The cable system used in the power supply. According to this parameter, modular, semi- modular and non-modular devices are distinguished, here are their features:

— Not modular. The classic version of the design, used in computer power supplies from the very beginning and not losing popularity to this day. The wires in such systems have a non-detachable design, and additional cables are not provided for connection. As a result, the user has to deal with only those cables that the manufacturer provided, without the ability to remove or replace them (the only modifications available are the installation of additional accessories such as an extension cord or splitter). Because of this, such PSUs are less convenient than modular and semi-modular ones: their wires are often excessively long, and some of them are not used at all, while such an “economy” further clutters up the case, worsening air circulation and cooling efficiency. On the other hand, these shortcomings can be reduced to almost zero with careful selection of the PSU and careful wiring; and non-modular systems themselves are distinguished by reliability and at the same time low cost. It is because of these features that they are most common nowadays.

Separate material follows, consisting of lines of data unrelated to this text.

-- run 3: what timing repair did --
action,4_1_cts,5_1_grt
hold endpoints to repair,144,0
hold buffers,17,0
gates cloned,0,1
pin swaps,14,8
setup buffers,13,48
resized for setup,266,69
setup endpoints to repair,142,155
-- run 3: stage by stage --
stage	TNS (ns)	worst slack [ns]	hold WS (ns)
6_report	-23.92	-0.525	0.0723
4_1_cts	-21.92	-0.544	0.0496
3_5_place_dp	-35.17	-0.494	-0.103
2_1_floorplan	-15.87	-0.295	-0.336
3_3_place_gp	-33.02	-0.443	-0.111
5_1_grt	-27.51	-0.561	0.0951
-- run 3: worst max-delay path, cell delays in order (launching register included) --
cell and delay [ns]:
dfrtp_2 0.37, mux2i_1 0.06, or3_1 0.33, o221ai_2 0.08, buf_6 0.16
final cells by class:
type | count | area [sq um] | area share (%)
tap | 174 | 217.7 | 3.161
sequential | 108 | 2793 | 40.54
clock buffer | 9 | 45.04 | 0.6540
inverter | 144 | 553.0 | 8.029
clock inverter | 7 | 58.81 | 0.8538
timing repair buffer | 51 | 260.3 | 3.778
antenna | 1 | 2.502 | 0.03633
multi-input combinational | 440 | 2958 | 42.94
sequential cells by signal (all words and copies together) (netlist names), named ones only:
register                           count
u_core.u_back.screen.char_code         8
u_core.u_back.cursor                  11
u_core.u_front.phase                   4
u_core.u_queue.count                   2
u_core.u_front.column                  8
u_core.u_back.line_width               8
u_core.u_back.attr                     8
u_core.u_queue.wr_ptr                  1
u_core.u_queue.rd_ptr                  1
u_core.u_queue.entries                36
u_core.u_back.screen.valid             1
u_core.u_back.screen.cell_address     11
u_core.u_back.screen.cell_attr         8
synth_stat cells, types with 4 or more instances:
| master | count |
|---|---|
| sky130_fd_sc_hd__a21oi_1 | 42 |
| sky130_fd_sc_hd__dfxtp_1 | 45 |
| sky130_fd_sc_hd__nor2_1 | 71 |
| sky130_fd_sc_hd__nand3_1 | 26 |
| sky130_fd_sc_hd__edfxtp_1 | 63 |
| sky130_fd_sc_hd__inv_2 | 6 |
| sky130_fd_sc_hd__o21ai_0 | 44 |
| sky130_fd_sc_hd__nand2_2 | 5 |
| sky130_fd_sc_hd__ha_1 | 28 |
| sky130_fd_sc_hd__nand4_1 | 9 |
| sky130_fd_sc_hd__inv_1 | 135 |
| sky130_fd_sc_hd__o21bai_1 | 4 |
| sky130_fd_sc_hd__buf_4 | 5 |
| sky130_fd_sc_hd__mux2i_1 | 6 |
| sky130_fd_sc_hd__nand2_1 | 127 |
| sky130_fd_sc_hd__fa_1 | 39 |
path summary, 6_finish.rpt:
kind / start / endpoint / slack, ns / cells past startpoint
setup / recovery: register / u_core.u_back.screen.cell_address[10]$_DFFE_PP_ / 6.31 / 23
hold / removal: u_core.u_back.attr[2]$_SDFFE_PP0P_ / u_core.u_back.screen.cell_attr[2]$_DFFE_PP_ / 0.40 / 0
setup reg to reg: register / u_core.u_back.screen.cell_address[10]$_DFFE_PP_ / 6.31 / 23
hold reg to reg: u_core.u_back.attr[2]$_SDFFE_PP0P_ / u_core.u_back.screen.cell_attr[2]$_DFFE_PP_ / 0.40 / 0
**src/rtl/fence_status_tracker_core_macros.svh**
```systemverilog
// ---------------------------------------------------------------------------
// Fence status tracker assertion macros
// Concurrent assertion shorthands; empty when SYNTHESIS is defined.
// ---------------------------------------------------------------------------
`ifndef FENCE_STATUS_TRACKER_CORE_MACROS_SVH
`define FENCE_STATUS_TRACKER_CORE_MACROS_SVH

`ifndef SYNTHESIS

// Same-cycle implication on clk, off while rst_n is low
`define FST_ASSERT_IMP(lbl, ante, cons) \
    lbl: assert property (@(posedge clk) disable iff (!rst_n) (ante) |-> (cons)) \
        else $error("fence status tracker: implication check failed");

// Next-cycle implication on clk, off while rst_n is low
`define FST_ASSERT_NXT(lbl, ante, cons) \
    lbl: assert property (@(posedge clk) disable iff (!rst_n) (ante) |=> (cons)) \
        else $error("fence status tracker: next-cycle check failed");

`else

`define FST_ASSERT_IMP(lbl, ante, cons)
`define FST_ASSERT_NXT(lbl, ante, cons)

`endif

`endif

```
**src/rtl/fst_pkg.sv**
```systemverilog
// ---------------------------------------------------------------------------
// Fence status tracker package
// Status and mode codes, transaction payload types shared by the modules.
// ---------------------------------------------------------------------------
package fst_pkg;

    typedef logic [3:0] status_t;
    typedef logic [1:0] mode_t;

    // Status codes
    localparam status_t ST_UNKNOWN       = 4'd0;
    localparam status_t ST_NOT_STARTED   = 4'd1;
    localparam status_t ST_NORMAL        = 4'd2;
    localparam status_t ST_MAYBE_OUT     = 4'd3;
    localparam status_t ST_ESCAPED       = 4'd4;
    localparam status_t ST_BEACON        = 4'd5;
    localparam status_t ST_BEACON_NORMAL = 4'd6;
    localparam status_t ST_INVALID       = 4'd7;
    localparam status_t ST_BLE_OFF       = 4'd8;

    // Item kinds
    localparam mode_t MODE_EVAL  = 2'd0;
    localparam mode_t MODE_ZAP   = 2'd1;
    localparam mode_t MODE_CLEAR = 2'd2;
    localparam mode_t MODE_FORCE = 2'd3;

    // Zone codes that keep the animal from counting as inside
    localparam logic [2:0] ZONE_NONE = 3'd0;
    localparam logic [2:0] ZONE_WARN = 3'd1;

    // Configuration register indexes
    localparam logic CFG_PAIN_LIMIT     = 1'b0;
    localparam logic CFG_OUT_TIME_LIMIT = 1'b1;

    localparam logic [7:0]  PAIN_LIMIT_RST     = 8'd3;
    localparam logic [15:0] OUT_TIME_LIMIT_RST = 16'd60;
    localparam logic [15:0] PAIN_MAX           = 16'hFFFF;

    localparam int ITEM_DATA_W = 43;
    localparam int TDATA_IN_W  = 48;
    localparam int RES_W       = 23;
    localparam int TDATA_OUT_W = 24;

    // Input item, first field in the highest bits
    typedef struct packed {
        mode_t       mode;
        status_t     target_status;
        logic [31:0] out_seconds;
        logic [2:0]  zone;
        logic        fix_ok;
        logic        def_valid;
        logic        fence_valid;
        logic        beacon_near;
    } item_t;

    // Result item, first field in the highest bits
    typedef struct packed {
        logic [15:0] pain_count;
        logic        rejected;
        logic        escape_pulse;
        logic        changed;
        status_t     fence_state;
    } result_t;

    // Configuration values seen by the datapath
    typedef struct packed {
        logic [7:0]  pain_limit;
        logic [15:0] out_time_limit;
    } cfg_t;

endpackage

```
**src/rtl/fst_eval.sv**
```systemverilog
// ---------------------------------------------------------------------------
// Fence status evaluation
// Next status of the nine-state machine for an evaluate transaction.
// ---------------------------------------------------------------------------
module fst_eval
(
    input  fst_pkg::status_t status,
    input  fst_pkg::item_t   item,
    input  logic [15:0]      pain_counter,
    input  fst_pkg::cfg_t    cfg,
    output fst_pkg::status_t next_status
);
    import fst_pkg::*;

    logic in_fence;
    logic pained;
    logic secs_over;
    logic secs_under;

    // Derive the conditions that steer the transitions
    assign in_fence   = item.fence_valid && item.fix_ok &&
                        (item.zone != ZONE_NONE) && (item.zone != ZONE_WARN);
    assign pained     = pain_counter >= {8'd0, cfg.pain_limit};
    assign secs_over  = item.out_seconds > {16'd0, cfg.out_time_limit};
    assign secs_under = item.out_seconds < {16'd0, cfg.out_time_limit};

    // Pick the next status
    always_comb
    begin
        next_status = status;
        unique case (status)
            ST_UNKNOWN:
            begin
                if (item.beacon_near)    next_status = ST_BEACON;
                else if (item.def_valid) next_status = ST_NOT_STARTED;
            end
            ST_NOT_STARTED, ST_ESCAPED:
            begin
                if (item.beacon_near) next_status = ST_BEACON;
                else if (in_fence)    next_status = ST_NORMAL;
            end
            ST_NORMAL:
            begin
                if (item.beacon_near) next_status = ST_BEACON_NORMAL;
                else if (secs_over)   next_status = ST_MAYBE_OUT;
                else if (pained)      next_status = ST_ESCAPED;
            end
            ST_MAYBE_OUT:
            begin
                if (item.beacon_near) next_status = ST_BEACON;
                else if (pained)      next_status = ST_ESCAPED;
                else if (secs_under)  next_status = ST_NORMAL;
            end
            ST_BEACON:
            begin
                if (!item.beacon_near)
                    next_status = item.fence_valid ? ST_NOT_STARTED : ST_UNKNOWN;
            end
            ST_BEACON_NORMAL:
            begin
                if (!item.beacon_near) next_status = ST_NORMAL;
            end
            ST_INVALID, ST_BLE_OFF:
            begin
                next_status = status;
            end
            default:
            begin
                next_status = ST_UNKNOWN;
            end
        endcase
    end

endmodule

```
**src/rtl/fst_update.sv**
```systemverilog
// ---------------------------------------------------------------------------
// Fence status update
// Holds status and pain count; decodes the item kind into the result.
// ---------------------------------------------------------------------------
module fst_update
(
    input  logic              clk,
    input  logic              rst_n,
    input  logic              advance,
    input  fst_pkg::item_t    item,
    input  fst_pkg::cfg_t     cfg,
    output fst_pkg::result_t  result
);
    import fst_pkg::*;

    status_t     status_reg;
    status_t     status_next;
    logic [15:0] pain_reg;
    logic [15:0] pain_next;
    status_t     eval_status;
    logic        force_ok;
    logic        changed;
    logic        escape;
    logic        rejected;

    fst_eval u_eval
    (
        .status       (status_reg),
        .item         (item),
        .pain_counter (pain_reg),
        .cfg          (cfg),
        .next_status  (eval_status)
    );

    // Flag force targets that may be requested
    always_comb
    begin
        case (item.target_status) inside
            ST_UNKNOWN, ST_NOT_STARTED, ST_INVALID, ST_BLE_OFF: force_ok = 1'b1;
            default:                                              force_ok = 1'b0;
        endcase
    end

    // Decode the item kind
    always_comb
    begin
        status_next = status_reg;
        pain_next   = pain_reg;
        changed     = 1'b0;
        escape      = 1'b0;
        rejected    = 1'b0;
        unique case (item.mode)
            MODE_EVAL:
            begin
                status_next = eval_status;
                changed     = eval_status != status_reg;
                escape      = changed && (eval_status == ST_ESCAPED);
            end
            MODE_ZAP:
            begin
                if (pain_reg != PAIN_MAX)
                    pain_next = pain_reg + 16'd1;
            end
            MODE_CLEAR:
            begin
                pain_next = 16'd0;
            end
            MODE_FORCE:
            begin
                if (!force_ok)
                    rejected = 1'b1;
                else if (item.target_status != status_reg)
                begin
                    if ((item.target_status == ST_NOT_STARTED) && !item.def_valid)
                        rejected = 1'b1;
                    else
                    begin
                        status_next = item.target_status;
                        changed     = 1'b1;
                    end
                end
            end
            default:
            begin
                status_next = status_reg;
            end
        endcase
    end

    assign result.fence_state  = status_next;
    assign result.changed      = changed;
    assign result.escape_pulse = escape;
    assign result.rejected     = rejected;
    assign result.pain_count   = pain_next;

    // Commit state when the transaction moves to the result register
    always_ff @(posedge clk or negedge rst_n)
    begin
        if (!rst_n)
        begin
            status_reg <= ST_UNKNOWN;
            pain_reg   <= 16'd0;
        end
        else if (advance)
        begin
            status_reg <= status_next;
            pain_reg   <= pain_next;
        end
    end

endmodule

```
**src/rtl/fence_status_tracker_core.sv**
```systemverilog
// ---------------------------------------------------------------------------
// Fence status tracker core: input and result registers pipeline each transaction.
// Throughput 1 transaction per cycle unless a low m_tready stalls the result register.
// Reset: status unknown, pain count 0, pain limit 3, out time limit 60 s.
// ---------------------------------------------------------------------------
module fence_status_tracker_core
(
    input  logic        clk,
    input  logic        rst_n,
    // Configuration write port
    input  logic        cfg_we,
    input  logic        cfg_index,
    input  logic [15:0] cfg_data,
    // Input stream
    input  logic        s_tvalid,
    output logic        s_tready,
    // beacon_near[0], fence_valid[1], def_valid[2], fix_ok[3], zone[6:4],
    // out_seconds[38:7], target_status[42:39], zero fill[47:43]
    input  logic [47:0] s_tdata,
    // mode[1:0]
    input  logic [1:0]  s_tuser,
    // Result stream
    output logic        m_tvalid,
    input  logic        m_tready,
    // fence_state[3:0], changed[4], escape_pulse[5], rejected[6],
    // pain_count[22:7], zero fill[23]
    output logic [23:0] m_tdata
);
    import fst_pkg::*;

    `include "fence_status_tracker_core_macros.svh"

    logic    in_valid_reg;
    item_t   in_item_reg;
    logic    out_valid_reg;
    result_t out_res_reg;
    result_t result;
    cfg_t    cfg_reg;
    logic    advance;

    // Move a transaction from the input register into the result register
    assign advance  = in_valid_reg && (!out_valid_reg || m_tready);
    assign s_tready = !in_valid_reg || advance;

    // Configuration registers
    always_ff @(posedge clk or negedge rst_n)
    begin
        if (!rst_n)
        begin
            cfg_reg.pain_limit     <= PAIN_LIMIT_RST;
            cfg_reg.out_time_limit <= OUT_TIME_LIMIT_RST;
        end
        else if (cfg_we)
        begin
            if (cfg_index == CFG_PAIN_LIMIT)
                cfg_reg.pain_limit <= cfg_data[7:0];
            else
                cfg_reg.out_time_limit <= cfg_data;
        end
    end

    // Input register
    always_ff @(posedge clk or negedge rst_n)
    begin
        if (!rst_n)
            in_valid_reg <= 1'b0;
        else if (s_tready)
            in_valid_reg <= s_tvalid;
    end

    always_ff @(posedge clk)
    begin
        if (s_tvalid && s_tready)
            in_item_reg <= {s_tuser, s_tdata[ITEM_DATA_W-1:0]};
    end

    fst_update u_update
    (
        .clk     (clk),
        .rst_n   (rst_n),
        .advance (advance),
        .item    (in_item_reg),
        .cfg     (cfg_reg),
        .result  (result)
    );

    // Result register
    always_ff @(posedge clk or negedge rst_n)
    begin
        if (!rst_n)
            out_valid_reg <= 1'b0;
        else if (advance)
            out_valid_reg <= 1'b1;
        else if (m_tready)
            out_valid_reg <= 1'b0;
    end

    always_ff @(posedge clk)
    begin
        if (advance)
            out_res_reg <= result;
    end

    assign m_tvalid = out_valid_reg;
    assign m_tdata  = {{(TDATA_OUT_W-RES_W){1'b0}}, out_res_reg};

    // Checks
    `FST_ASSERT_IMP(a_escape_is_change, out_valid_reg && out_res_reg.escape_pulse,
        out_res_reg.changed && (out_res_reg.fence_state == ST_ESCAPED))
    `FST_ASSERT_IMP(a_reject_no_change, out_valid_reg && out_res_reg.rejected,
        !out_res_reg.changed && !out_res_reg.escape_pulse)
    `FST_ASSERT_IMP(a_state_in_range, out_valid_reg,
        out_res_reg.fence_state <= ST_BLE_OFF)
    `FST_ASSERT_NXT(a_advance_shows, advance, out_valid_reg)

endmodule
```
--- config.mk ---
export PLATFORM = sky130hd
export DESIGN_NAME = fasta_base_composition_counter_unit
export DESIGN_NICKNAME = d
export VERILOG_FILES = /design/src/rtl/fbcc_pkg.sv /design/src/rtl/fbcc_queue.sv /design/src/rtl/fbcc_front.sv /design/src/rtl/fbcc_back.sv /design/src/rtl/fasta_base_composition_counter_unit.sv
export SDC_FILE = /design/constraint.sdc
export NUM_CORES = 1
export LEC_CHECK = 0
export ABC_AREA = 1
export ABC_CLOCK_PERIOD_IN_PS = 11400
export BUFFER_PORTS_ARGS = -buffer_cell sky130_fd_sc_hd__clkbuf_2
export CORE_ASPECT_RATIO = 1.1
export CORE_UTILIZATION = 53
export DETAILED_ROUTE_END_ITERATION = 6
export PLACE_DENSITY_LB_ADDON = 0.05
export RECOVER_POWER = 100
export SKIP_CTS_REPAIR_TIMING = 1
export SKIP_LAST_GASP = 1
export SYNTH_ARGS = -nofsm -noshare
export SYNTH_HDL_FRONTEND = slang
export SYNTH_HIERARCHICAL = 1
export SYNTH_SLANG_ARGS = --single-unit
--- constraint.sdc ---
create_clock -name clock -period 11.4 [get_ports clock]
set_input_delay 0.57 -clock clock [delete_from_list [all_inputs] [get_ports clock]]
set_output_delay 0.57 -clock clock [all_outputs]
set_load 0.01 [all_outputs]
--- src/rtl/fbcc_pkg.sv ---
`timescale 1ns / 1ps

package fbcc_pkg;

   localparam int COUNT_BITS     = 24;
   localparam int INDEX_BITS     = 16;
   localparam int QUEUE_PTR_BITS = 2;
   localparam int QUEUE_DEPTH    = 1 << QUEUE_PTR_BITS;

   localparam logic [7:0] CHAR_GT = 8'h3E;
   localparam logic [7:0] CHAR_NL = 8'h0A;

   localparam logic REQ_BYTE = 1'b0;
   localparam logic REQ_EOF  = 1'b1;

   localparam logic KIND_RECORD  = 1'b0;
   localparam logic KIND_SUMMARY = 1'b1;

   typedef enum logic [1:0] {
      OP_SYM,
      OP_HDR,
      OP_EOF
   } op_code_type;

   typedef enum logic [1:0] {
      CLS_CG,
      CLS_AT,
      CLS_OTHER
   } cls_type;

   typedef struct packed {
      logic       req_type;
      logic [7:0] char_byte;
   } req_item_type;

   typedef struct packed {
      logic                  kind;
      logic [INDEX_BITS-1:0] seq_index;
      logic [COUNT_BITS-1:0] seq_length;
      logic [COUNT_BITS-1:0] cg_count;
      logic [COUNT_BITS-1:0] at_count;
      logic [COUNT_BITS-1:0] other_count;
      logic [COUNT_BITS-1:0] min_length;
      logic [COUNT_BITS-1:0] max_length;
      logic [COUNT_BITS-1:0] min_other;
      logic [COUNT_BITS-1:0] max_other;
      logic                  all_same_length;
      logic                  last;
   } rsp_item_type;

   // one decoded operation handed from front to back
   typedef struct packed {
      op_code_type op;
      cls_type     cls;
      logic        had_header;
   } queue_entry_type;

   typedef struct packed {
      logic full;
      logic empty;
   } queue_status_type;

endpackage
<file path="config.mk">
export PLATFORM = sky130hd
export DESIGN_NAME = lock_motor_sequencer
export DESIGN_NICKNAME = d
export VERILOG_FILES = /design/src/rtl/lms_pkg.sv /design/src/rtl/lock_motor_sequencer.sv
export SDC_FILE = /design/constraint.sdc
export NUM_CORES = 1
export LEC_CHECK = 0
export BUFFER_PORTS_ARGS = -buffer_cell sky130_fd_sc_hd__buf_2
export CAP_MARGIN = 20
export CORE_MARGIN = 2
export CORE_UTILIZATION = 40
export DETAILED_ROUTE_END_ITERATION = 8
export PLACE_DENSITY = 0.69
export SYNTH_ARGS = -nofsm -noshare
export SYNTH_HDL_FRONTEND = slang
export SYNTH_SLANG_ARGS = --single-unit
</file>
<file path="constraint.sdc">
create_clock -name clock -period 4.3 [get_ports clock]
set_input_delay 0.215 -clock clock [delete_from_list [all_inputs] [get_ports clock]]
set_output_delay 0.215 -clock clock [all_outputs]
set_load 0.05 [all_outputs]
</file>
<file path="config.mk">
export PLATFORM = sky130hd
export DESIGN_NAME = score_window_statistics
export DESIGN_NICKNAME = d
export VERILOG_FILES = /design/src/rtl/sws_pkg.sv /design/src/rtl/sws_ram.sv /design/src/rtl/sws_div.sv /design/src/rtl/score_window_statistics.sv
export VERILOG_INCLUDE_DIRS = /design/src /design/src/rtl
export SDC_FILE = /design/constraint.sdc
export NUM_CORES = 1
export LEC_CHECK = 0
export BUFFER_PORTS_ARGS = -buffer_cell sky130_fd_sc_hd__buf_2
export CORE_MARGIN = 2
export CORE_UTILIZATION = 57
export CTS_BUF_LIST = sky130_fd_sc_hd__clkbuf_16
export CTS_CLUSTER_DIAMETER = 150
export DETAILED_ROUTE_END_ITERATION = 10
export PLACE_DENSITY = 0.77
export SETUP_SLACK_MARGIN = 0.4
export SLEW_MARGIN = 40
export SYNTH_ARGS = -nofsm -noshare
export SYNTH_HDL_FRONTEND = slang
export SYNTH_SLANG_ARGS = --single-unit
</file>
<file path="constraint.sdc">
create_clock -name clk -period 3.7 [get_ports clk]
set_clock_uncertainty 0.05 [all_clocks]
set_input_delay 0.37 -clock clk [delete_from_list [all_inputs] [get_ports clk]]
set_output_delay 0.37 -clock clk [all_outputs]
set_load 0.01 [all_outputs]
</file>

— Modular. Systems in which each cable is made detachable; special sockets are used for fastening wires. Thanks to this design, you can optimally organize the space inside the PC —...for example, remove unnecessary wires so that they do not interfere with air circulation in the system unit; replace a cable that is too long with a shorter wire (or vice versa); swap cables, etc. At the same time, modular systems are noticeably more expensive than non-modular ones, while they are considered somewhat less reliable due to the presence of "weak points" in the form of removable cable mounts.

— Semi-modular. A kind of compromise between the options described above: some of the wires in such power supplies are made non-removable, some are equipped with modular mounts. This makes it possible to partially combine the advantages and compensate for the disadvantages of the two systems: semi-modular PSUs are less expensive and more reliable than modular ones, and at the same time more convenient than non-modular ones. Usually, in systems of this type, the most important wires have a non-removable design, which are almost guaranteed to be used when assembling a PC, and secondary cables are equipped with removable mounts and can be removed if not needed. However, the specific features of a semi-modular PSU should be specified separately.

The maximum current the PSU can deliver on the first +12V power line.

For more information on power lines in general, see the "+3.3V" section. Here, it is worth mentioning that 12V is the most popular voltage among computer power connectors. It is used in almost all such connectors (with few exceptions), and some plugs (for example, additional PCI-E power with 6 or 8 connectors) use only 12-volt lines — specifically in the +12V format. The division of +12V power into several separate lines is done for safety reasons — to reduce the current going through each individual wire and thus prevent excessive load and overheating of the wiring. However, some manufacturers do not specify the maximum current for individual +12V lines and provide only the overall value in the specifications; in such cases, this number is indicated in this section.

The maximum current that the PSU can deliver on the second +12V power rail.

For more information on power rails in general, see the section "+3.3V". Here, it is worth mentioning that 12V is the most popular voltage among computer power connectors. It is used in almost all such connectors (with a few exceptions), and some plugs (such as the additional PCI-E power with 6 or 8 connectors) use only 12-volt rails — specifically in the +12V format. The division of +12V power into several separate rails is used for safety reasons — to reduce the current flowing through each individual wire and thus prevent excessive load and overheating of the wiring. However, some manufacturers do not specify the maximum current for separate +12V rails and only provide the overall value in the specifications; in such cases, this number is indicated in the "+12V1" section.